Data items:
*** Begin section ***

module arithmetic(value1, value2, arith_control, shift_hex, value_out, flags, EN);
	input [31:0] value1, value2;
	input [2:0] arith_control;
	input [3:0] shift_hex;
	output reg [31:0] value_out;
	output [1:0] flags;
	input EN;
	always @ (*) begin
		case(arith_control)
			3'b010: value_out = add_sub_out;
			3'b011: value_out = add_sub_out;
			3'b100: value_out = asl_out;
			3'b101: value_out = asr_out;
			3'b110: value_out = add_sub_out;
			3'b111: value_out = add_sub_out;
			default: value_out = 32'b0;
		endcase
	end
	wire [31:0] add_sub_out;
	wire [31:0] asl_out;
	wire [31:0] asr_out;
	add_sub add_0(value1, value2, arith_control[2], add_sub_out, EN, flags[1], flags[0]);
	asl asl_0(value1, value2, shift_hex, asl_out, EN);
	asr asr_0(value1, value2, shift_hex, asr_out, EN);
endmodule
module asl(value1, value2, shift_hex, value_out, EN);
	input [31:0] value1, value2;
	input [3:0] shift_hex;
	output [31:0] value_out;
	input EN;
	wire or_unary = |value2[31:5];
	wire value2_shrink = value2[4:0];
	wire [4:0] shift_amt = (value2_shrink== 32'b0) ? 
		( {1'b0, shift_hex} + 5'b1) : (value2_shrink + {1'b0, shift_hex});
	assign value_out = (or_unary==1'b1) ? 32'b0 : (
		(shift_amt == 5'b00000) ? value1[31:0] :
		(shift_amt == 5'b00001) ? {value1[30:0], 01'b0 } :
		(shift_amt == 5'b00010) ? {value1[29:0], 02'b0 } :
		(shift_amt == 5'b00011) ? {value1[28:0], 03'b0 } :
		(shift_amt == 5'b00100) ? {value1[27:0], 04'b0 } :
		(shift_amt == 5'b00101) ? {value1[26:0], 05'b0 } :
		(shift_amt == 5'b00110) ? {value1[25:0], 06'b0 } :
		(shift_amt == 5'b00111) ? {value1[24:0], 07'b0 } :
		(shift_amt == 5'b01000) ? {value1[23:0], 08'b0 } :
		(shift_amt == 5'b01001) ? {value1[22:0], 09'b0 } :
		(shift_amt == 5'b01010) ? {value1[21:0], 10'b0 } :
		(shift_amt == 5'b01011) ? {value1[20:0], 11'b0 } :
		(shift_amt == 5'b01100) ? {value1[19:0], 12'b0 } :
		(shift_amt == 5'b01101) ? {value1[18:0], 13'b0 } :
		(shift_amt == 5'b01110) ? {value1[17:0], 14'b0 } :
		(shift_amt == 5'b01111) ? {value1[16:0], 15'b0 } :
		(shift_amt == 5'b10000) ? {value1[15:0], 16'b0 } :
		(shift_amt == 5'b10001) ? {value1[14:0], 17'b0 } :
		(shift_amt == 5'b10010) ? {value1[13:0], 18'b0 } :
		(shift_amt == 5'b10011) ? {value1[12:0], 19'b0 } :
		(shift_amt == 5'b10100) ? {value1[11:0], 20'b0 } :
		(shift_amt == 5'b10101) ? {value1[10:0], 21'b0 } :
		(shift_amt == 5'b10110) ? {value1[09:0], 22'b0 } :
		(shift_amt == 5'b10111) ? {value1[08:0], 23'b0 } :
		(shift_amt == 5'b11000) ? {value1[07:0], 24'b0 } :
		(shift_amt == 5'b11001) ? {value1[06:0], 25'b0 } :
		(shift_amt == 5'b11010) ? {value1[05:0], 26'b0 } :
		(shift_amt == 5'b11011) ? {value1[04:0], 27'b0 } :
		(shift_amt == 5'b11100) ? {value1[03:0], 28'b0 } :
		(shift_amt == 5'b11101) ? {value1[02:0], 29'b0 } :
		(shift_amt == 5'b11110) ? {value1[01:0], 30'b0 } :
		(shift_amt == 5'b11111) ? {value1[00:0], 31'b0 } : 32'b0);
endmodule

*** End section ***

-- Task requirements --
Print, exactly and only, the lines running from the one with "(shift_amt == 5'b10101)" to the end of the data above.

-- Task response --
		(shift_amt == 5'b10101) ? {value1[10:0], 21'b0 } :
		(shift_amt == 5'b10110) ? {value1[09:0], 22'b0 } :
		(shift_amt == 5'b10111) ? {value1[08:0], 23'b0 } :
		(shift_amt == 5'b11000) ? {value1[07:0], 24'b0 } :
		(shift_amt == 5'b11001) ? {value1[06:0], 25'b0 } :
		(shift_amt == 5'b11010) ? {value1[05:0], 26'b0 } :
		(shift_amt == 5'b11011) ? {value1[04:0], 27'b0 } :
		(shift_amt == 5'b11100) ? {value1[03:0], 28'b0 } :
		(shift_amt == 5'b11101) ? {value1[02:0], 29'b0 } :
		(shift_amt == 5'b11110) ? {value1[01:0], 30'b0 } :
		(shift_amt == 5'b11111) ? {value1[00:0], 31'b0 } : 32'b0);
endmodule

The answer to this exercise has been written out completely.